Columnist image
Dale Jackson

Personal Finance Columnist, Payback Time

|Archive

What is it about the Canada Pension Plan that makes Canadians so goofy?

A recent survey by the CPP Investment Board found 64 per cent of us aren’t counting on it for retirement, despite a report from the chief actuary that certifies the plan is sustainable for at least 75 years in its current form.  

At the same time, the survey revealed 42 per cent of Canadians “rely to a great extent” on CPP when they retire, even though the maximum annual payout at age 65 is currently $13,370.  

The truth is somewhere in the middle; the Canada Pension Plan, along with Old Age Security (OAS), is intended to be a retirement supplement. It’s up to individual Canadians to determine how much they need in retirement and ensure they save enough on their own.  

Here are some basic features of our government-sponsored retirement supplements:

The current maximum CPP benefit of $13,370 a year at age 65 is based on how much you contribute during your working life, and for how long.
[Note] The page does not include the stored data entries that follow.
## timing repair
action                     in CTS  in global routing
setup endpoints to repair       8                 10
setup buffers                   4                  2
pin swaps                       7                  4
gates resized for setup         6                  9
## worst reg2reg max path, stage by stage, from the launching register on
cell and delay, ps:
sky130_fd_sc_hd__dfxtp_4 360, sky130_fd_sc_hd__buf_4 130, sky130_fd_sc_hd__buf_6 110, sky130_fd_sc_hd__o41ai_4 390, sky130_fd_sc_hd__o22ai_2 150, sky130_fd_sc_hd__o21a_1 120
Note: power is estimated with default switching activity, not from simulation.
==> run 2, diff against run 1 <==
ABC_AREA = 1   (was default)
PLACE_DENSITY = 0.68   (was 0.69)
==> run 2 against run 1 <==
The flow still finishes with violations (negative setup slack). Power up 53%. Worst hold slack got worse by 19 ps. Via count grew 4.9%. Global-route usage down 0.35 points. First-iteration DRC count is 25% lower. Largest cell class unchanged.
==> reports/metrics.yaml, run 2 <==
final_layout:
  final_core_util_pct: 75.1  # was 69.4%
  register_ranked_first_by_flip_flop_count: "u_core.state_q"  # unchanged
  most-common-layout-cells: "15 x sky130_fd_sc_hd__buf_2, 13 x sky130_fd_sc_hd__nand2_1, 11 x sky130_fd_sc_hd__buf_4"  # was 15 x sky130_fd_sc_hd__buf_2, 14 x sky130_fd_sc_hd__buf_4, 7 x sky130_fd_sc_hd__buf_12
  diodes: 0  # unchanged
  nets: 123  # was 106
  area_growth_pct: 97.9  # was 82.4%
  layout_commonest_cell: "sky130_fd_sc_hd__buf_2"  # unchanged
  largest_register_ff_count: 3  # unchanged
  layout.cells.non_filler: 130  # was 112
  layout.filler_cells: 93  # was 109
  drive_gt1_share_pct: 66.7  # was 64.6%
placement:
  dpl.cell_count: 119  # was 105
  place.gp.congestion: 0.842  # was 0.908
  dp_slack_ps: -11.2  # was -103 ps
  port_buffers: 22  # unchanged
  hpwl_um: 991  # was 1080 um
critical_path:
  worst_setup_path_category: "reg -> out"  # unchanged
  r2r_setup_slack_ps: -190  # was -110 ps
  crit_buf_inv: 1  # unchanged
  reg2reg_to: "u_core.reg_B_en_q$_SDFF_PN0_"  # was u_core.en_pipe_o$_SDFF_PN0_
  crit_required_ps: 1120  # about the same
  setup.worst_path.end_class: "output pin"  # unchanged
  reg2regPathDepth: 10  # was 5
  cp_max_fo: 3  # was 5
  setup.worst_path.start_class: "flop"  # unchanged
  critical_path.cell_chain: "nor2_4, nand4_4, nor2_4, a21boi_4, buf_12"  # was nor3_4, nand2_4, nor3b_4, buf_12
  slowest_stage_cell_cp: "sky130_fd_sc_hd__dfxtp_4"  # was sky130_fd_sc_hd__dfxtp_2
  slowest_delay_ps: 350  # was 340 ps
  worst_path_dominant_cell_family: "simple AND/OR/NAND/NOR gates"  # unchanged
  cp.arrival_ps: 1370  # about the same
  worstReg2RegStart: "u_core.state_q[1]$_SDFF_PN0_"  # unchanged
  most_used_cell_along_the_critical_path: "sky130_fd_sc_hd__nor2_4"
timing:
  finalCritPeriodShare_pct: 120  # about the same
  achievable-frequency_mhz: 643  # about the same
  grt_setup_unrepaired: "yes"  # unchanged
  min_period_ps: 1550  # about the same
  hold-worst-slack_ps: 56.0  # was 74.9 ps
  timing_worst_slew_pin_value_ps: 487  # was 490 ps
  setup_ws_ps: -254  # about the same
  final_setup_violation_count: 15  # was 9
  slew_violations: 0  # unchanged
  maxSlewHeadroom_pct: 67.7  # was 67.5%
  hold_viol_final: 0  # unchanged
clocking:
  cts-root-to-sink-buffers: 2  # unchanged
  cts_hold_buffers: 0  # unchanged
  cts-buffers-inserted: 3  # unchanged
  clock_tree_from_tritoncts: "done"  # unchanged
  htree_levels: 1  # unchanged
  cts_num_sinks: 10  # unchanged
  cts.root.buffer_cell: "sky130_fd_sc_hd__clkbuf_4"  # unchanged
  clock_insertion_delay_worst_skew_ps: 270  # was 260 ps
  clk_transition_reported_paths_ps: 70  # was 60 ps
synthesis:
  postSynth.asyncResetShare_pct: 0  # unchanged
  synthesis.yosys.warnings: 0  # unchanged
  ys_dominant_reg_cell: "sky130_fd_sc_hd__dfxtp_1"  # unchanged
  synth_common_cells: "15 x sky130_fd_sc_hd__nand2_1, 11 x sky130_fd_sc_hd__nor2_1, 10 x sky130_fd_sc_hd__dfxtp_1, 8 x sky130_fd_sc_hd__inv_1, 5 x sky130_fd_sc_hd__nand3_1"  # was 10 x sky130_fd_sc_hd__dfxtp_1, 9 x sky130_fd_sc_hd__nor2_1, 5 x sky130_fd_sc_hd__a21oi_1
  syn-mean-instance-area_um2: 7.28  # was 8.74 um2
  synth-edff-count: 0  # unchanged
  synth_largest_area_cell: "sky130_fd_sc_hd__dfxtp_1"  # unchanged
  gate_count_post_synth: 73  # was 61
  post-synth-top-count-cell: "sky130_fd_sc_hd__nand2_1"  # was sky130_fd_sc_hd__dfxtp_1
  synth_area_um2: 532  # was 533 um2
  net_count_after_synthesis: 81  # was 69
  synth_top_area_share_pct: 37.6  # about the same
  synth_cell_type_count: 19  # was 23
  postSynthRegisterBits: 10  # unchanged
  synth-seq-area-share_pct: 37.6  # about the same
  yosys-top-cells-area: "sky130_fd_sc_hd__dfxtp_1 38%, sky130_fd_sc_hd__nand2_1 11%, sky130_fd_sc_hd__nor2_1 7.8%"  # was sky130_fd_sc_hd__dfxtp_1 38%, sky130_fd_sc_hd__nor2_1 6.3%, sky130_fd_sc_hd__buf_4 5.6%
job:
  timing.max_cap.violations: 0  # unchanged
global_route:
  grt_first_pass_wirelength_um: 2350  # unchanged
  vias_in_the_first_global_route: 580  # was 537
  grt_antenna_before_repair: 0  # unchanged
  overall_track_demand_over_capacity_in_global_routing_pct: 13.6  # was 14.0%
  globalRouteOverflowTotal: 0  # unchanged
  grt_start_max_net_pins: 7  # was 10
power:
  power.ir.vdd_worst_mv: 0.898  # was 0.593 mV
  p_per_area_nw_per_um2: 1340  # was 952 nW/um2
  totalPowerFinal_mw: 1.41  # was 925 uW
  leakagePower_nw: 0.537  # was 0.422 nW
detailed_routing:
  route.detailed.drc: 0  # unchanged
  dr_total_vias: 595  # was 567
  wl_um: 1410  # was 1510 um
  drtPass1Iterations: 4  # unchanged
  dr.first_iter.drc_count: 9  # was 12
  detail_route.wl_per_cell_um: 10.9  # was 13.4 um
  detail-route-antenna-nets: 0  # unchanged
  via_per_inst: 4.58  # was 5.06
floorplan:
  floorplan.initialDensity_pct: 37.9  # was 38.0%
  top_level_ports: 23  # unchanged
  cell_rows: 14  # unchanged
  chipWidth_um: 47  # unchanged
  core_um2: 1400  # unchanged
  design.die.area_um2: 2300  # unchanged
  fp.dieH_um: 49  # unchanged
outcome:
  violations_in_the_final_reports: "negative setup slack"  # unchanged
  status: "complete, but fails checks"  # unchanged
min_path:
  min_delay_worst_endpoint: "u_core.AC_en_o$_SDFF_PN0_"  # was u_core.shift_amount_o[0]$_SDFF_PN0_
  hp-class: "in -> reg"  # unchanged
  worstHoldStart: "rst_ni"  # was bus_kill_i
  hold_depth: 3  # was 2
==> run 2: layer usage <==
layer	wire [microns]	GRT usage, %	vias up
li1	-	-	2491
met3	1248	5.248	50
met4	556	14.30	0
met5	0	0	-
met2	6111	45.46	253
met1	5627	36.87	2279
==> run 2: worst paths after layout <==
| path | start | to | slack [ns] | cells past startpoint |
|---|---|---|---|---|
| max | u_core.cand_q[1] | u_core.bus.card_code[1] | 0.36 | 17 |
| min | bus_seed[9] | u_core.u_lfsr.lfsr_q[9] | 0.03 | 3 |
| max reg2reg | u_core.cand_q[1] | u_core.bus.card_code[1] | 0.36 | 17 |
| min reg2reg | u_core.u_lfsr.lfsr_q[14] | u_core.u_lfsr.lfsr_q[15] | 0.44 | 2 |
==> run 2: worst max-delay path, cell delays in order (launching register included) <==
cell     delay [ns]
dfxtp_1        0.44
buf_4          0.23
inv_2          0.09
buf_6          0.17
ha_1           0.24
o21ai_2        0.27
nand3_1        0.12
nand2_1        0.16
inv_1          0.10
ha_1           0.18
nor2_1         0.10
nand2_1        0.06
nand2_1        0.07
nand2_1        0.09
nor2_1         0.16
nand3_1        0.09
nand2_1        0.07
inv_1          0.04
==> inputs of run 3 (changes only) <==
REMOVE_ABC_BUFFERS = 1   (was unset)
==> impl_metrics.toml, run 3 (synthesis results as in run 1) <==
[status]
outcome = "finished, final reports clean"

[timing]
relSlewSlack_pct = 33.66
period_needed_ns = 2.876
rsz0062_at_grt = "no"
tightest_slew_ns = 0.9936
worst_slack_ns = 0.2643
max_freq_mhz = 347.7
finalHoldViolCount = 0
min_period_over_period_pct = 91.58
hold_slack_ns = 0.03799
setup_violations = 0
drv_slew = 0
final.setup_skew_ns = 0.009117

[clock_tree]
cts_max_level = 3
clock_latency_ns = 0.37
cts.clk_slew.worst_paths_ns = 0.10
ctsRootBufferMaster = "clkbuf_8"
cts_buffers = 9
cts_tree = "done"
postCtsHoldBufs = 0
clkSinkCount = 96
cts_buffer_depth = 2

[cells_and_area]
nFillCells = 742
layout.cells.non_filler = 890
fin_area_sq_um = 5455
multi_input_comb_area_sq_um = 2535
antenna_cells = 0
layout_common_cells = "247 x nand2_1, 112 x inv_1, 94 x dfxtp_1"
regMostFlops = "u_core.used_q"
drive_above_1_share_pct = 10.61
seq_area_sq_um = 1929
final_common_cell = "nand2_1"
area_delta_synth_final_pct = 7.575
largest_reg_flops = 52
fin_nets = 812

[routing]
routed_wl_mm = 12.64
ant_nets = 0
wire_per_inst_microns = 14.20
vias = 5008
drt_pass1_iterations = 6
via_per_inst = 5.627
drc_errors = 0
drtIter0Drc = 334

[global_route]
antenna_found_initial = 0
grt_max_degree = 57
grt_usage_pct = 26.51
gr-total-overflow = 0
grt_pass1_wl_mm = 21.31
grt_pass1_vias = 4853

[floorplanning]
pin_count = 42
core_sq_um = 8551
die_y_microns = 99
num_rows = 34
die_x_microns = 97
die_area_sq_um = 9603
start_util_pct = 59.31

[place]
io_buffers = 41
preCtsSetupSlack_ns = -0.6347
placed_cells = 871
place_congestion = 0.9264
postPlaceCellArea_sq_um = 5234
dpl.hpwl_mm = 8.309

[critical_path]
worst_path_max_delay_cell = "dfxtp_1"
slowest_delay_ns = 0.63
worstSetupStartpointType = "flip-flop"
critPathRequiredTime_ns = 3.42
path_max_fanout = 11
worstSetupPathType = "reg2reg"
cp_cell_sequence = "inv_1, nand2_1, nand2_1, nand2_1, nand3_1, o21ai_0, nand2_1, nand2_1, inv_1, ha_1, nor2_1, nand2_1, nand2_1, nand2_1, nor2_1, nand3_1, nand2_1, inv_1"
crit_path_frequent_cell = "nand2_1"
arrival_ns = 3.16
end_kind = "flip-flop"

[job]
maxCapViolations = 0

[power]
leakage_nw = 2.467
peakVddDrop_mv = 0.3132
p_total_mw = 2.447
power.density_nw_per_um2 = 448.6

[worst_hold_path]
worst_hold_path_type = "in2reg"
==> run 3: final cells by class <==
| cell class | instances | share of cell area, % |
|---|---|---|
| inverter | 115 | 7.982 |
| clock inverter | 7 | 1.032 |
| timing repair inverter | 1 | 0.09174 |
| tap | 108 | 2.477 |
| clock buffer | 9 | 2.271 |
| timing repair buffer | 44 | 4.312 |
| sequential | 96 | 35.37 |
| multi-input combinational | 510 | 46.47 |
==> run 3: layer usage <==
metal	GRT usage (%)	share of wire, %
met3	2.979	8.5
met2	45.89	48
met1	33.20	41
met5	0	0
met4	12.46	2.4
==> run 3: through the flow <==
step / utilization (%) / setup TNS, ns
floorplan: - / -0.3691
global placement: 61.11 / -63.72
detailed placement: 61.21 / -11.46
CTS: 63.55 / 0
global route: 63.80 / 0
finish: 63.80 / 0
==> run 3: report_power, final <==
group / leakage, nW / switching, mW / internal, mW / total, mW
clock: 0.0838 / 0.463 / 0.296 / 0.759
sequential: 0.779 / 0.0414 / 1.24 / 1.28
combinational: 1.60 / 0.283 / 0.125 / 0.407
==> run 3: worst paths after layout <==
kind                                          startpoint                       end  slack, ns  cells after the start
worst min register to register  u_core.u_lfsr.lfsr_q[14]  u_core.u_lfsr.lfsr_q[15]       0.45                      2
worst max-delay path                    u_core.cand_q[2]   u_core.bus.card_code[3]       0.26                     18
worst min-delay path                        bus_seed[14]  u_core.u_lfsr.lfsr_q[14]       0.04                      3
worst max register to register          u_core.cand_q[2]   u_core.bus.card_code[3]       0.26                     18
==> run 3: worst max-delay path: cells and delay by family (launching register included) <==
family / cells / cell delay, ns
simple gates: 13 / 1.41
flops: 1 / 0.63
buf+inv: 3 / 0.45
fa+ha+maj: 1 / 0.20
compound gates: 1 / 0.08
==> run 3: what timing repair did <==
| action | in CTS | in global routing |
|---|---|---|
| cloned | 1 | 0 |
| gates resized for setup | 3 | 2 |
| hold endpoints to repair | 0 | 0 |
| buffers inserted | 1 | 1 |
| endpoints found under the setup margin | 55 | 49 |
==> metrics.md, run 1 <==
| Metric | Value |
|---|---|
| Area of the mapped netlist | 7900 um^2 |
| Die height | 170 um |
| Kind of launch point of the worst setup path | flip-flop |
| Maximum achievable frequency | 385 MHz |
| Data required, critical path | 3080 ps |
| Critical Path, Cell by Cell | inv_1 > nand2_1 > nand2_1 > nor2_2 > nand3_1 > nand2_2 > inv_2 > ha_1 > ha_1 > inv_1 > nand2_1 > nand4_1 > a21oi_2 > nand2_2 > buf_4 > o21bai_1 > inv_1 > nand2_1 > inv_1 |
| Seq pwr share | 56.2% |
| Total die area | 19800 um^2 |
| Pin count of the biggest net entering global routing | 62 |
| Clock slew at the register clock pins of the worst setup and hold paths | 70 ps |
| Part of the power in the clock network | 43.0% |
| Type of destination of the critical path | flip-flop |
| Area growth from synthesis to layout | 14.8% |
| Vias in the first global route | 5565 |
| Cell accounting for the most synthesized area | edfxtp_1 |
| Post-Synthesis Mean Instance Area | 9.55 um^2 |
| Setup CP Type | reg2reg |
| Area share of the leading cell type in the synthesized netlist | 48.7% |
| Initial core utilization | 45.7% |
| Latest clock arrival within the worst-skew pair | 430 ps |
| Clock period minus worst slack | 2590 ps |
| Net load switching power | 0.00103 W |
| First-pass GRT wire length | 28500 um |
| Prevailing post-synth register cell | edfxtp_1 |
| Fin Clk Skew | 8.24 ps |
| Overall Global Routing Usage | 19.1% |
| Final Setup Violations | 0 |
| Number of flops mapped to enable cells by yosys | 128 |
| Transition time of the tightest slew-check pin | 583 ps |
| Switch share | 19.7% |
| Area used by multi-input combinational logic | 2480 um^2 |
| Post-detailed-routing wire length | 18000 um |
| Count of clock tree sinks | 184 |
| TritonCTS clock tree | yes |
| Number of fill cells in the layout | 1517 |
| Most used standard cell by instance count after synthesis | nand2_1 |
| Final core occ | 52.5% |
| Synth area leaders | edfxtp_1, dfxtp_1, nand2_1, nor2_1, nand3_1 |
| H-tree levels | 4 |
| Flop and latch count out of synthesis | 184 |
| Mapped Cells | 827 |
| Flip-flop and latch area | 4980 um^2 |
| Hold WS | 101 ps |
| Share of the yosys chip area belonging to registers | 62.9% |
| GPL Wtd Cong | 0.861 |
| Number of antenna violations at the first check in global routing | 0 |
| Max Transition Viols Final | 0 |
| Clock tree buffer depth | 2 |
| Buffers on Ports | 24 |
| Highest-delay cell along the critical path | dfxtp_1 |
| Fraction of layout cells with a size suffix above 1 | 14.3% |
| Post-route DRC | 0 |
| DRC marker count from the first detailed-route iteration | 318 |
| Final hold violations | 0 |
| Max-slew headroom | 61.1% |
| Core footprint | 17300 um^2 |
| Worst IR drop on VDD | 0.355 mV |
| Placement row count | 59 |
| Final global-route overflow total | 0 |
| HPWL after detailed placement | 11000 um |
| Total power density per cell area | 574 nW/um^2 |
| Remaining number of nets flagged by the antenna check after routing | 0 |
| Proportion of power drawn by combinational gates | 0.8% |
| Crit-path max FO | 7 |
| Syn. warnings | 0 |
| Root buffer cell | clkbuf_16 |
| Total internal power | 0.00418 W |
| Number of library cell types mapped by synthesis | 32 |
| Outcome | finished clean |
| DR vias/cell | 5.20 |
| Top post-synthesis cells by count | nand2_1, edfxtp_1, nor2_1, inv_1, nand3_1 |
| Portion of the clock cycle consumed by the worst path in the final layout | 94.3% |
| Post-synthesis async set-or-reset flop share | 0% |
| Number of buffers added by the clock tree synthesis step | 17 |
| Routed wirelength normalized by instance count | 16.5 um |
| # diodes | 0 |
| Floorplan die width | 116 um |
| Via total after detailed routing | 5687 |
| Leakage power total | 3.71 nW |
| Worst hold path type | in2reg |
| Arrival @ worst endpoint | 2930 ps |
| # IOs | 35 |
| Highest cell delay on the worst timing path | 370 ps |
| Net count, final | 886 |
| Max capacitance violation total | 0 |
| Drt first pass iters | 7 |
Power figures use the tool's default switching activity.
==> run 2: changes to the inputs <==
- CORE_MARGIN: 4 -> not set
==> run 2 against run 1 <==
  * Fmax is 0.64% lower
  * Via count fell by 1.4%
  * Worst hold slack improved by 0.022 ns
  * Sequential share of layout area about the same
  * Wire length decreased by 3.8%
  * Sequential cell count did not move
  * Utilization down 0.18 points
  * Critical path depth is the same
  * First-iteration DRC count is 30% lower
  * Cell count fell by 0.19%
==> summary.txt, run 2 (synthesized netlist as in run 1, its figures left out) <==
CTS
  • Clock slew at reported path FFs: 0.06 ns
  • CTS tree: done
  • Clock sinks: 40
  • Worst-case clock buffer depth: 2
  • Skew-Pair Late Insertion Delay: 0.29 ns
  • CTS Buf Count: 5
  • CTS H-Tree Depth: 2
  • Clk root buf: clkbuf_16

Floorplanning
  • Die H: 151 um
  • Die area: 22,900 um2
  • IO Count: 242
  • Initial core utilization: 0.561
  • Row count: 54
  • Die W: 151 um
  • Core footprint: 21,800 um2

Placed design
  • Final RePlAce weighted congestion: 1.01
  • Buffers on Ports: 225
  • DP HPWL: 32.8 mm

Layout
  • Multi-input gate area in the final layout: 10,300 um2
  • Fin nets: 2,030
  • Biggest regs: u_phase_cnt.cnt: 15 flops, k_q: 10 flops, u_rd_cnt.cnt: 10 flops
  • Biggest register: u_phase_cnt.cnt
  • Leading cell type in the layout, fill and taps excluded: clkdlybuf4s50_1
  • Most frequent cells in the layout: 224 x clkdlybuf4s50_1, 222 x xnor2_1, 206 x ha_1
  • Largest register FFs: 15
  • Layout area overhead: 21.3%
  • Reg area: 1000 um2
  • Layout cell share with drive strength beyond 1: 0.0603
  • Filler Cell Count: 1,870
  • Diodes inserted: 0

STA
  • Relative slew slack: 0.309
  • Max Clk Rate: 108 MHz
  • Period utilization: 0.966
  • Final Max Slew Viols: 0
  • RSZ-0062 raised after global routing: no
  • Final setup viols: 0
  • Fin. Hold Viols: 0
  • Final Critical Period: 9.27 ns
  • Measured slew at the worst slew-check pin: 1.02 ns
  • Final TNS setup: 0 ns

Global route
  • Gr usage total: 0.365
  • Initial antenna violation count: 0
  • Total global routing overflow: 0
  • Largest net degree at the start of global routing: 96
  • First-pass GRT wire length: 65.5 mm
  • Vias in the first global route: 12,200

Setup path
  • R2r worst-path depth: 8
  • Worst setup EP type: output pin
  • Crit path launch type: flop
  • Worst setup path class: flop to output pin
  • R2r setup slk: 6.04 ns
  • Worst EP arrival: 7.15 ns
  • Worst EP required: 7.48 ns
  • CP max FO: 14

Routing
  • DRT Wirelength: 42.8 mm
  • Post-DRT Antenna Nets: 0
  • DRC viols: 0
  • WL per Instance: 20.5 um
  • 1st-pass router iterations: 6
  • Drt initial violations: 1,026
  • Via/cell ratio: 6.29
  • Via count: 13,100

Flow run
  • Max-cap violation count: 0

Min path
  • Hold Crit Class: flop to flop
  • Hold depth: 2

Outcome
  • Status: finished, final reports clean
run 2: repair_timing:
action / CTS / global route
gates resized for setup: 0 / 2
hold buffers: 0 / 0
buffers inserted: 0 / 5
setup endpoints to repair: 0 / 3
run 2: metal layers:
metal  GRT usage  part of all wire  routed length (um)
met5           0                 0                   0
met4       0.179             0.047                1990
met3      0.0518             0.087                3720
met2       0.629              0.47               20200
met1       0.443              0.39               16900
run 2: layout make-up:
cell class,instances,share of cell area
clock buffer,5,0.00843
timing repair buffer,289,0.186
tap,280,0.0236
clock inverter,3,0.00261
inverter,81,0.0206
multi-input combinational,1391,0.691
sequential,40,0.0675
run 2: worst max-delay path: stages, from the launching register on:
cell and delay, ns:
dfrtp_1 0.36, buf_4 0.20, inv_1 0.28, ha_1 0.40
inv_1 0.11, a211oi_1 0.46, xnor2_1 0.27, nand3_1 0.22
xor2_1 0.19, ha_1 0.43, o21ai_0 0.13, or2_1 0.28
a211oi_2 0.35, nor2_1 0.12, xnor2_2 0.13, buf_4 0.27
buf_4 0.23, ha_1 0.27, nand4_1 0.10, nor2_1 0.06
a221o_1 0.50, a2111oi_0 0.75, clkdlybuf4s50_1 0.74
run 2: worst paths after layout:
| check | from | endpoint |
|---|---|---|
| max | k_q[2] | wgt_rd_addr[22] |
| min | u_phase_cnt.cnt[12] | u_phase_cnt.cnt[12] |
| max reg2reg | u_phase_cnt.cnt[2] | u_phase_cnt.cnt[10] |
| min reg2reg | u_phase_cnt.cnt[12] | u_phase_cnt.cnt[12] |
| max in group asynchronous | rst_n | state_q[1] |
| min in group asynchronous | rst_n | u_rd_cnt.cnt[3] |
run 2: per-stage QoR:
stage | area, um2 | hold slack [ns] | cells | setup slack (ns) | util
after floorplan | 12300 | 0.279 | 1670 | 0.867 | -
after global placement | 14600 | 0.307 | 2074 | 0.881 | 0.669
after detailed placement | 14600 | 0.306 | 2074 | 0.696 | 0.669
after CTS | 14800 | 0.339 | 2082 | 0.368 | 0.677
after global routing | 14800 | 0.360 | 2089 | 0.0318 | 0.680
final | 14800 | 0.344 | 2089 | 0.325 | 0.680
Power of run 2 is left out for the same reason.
If you would like to know where you stand, your Canada Revenue Agency online profile provides a link. You can opt to receive CPP payments as early as age 60, but the amount will be lower. If you wait until you’re 70 years old, it will be higher. Quebec has a separate pension plan (QPP), but the basics are the same.  

Embedded Image

Most Canadians 65 and older are also entitled to OAS, regardless of whether they’ve been working or not. The maximum payment is currently about $7,000. But if your income exceeded $74,788 for the 2017 tax year, you have to repay part or all of your OAS pension benefit in the form of a "clawback."

And there’s the Guaranteed Income Supplement (GIS), which boosts OAS payments for low-income seniors.

One of the best features of all three supplements is that they are adjusted to inflation. That means the payout will increase with the cost of living.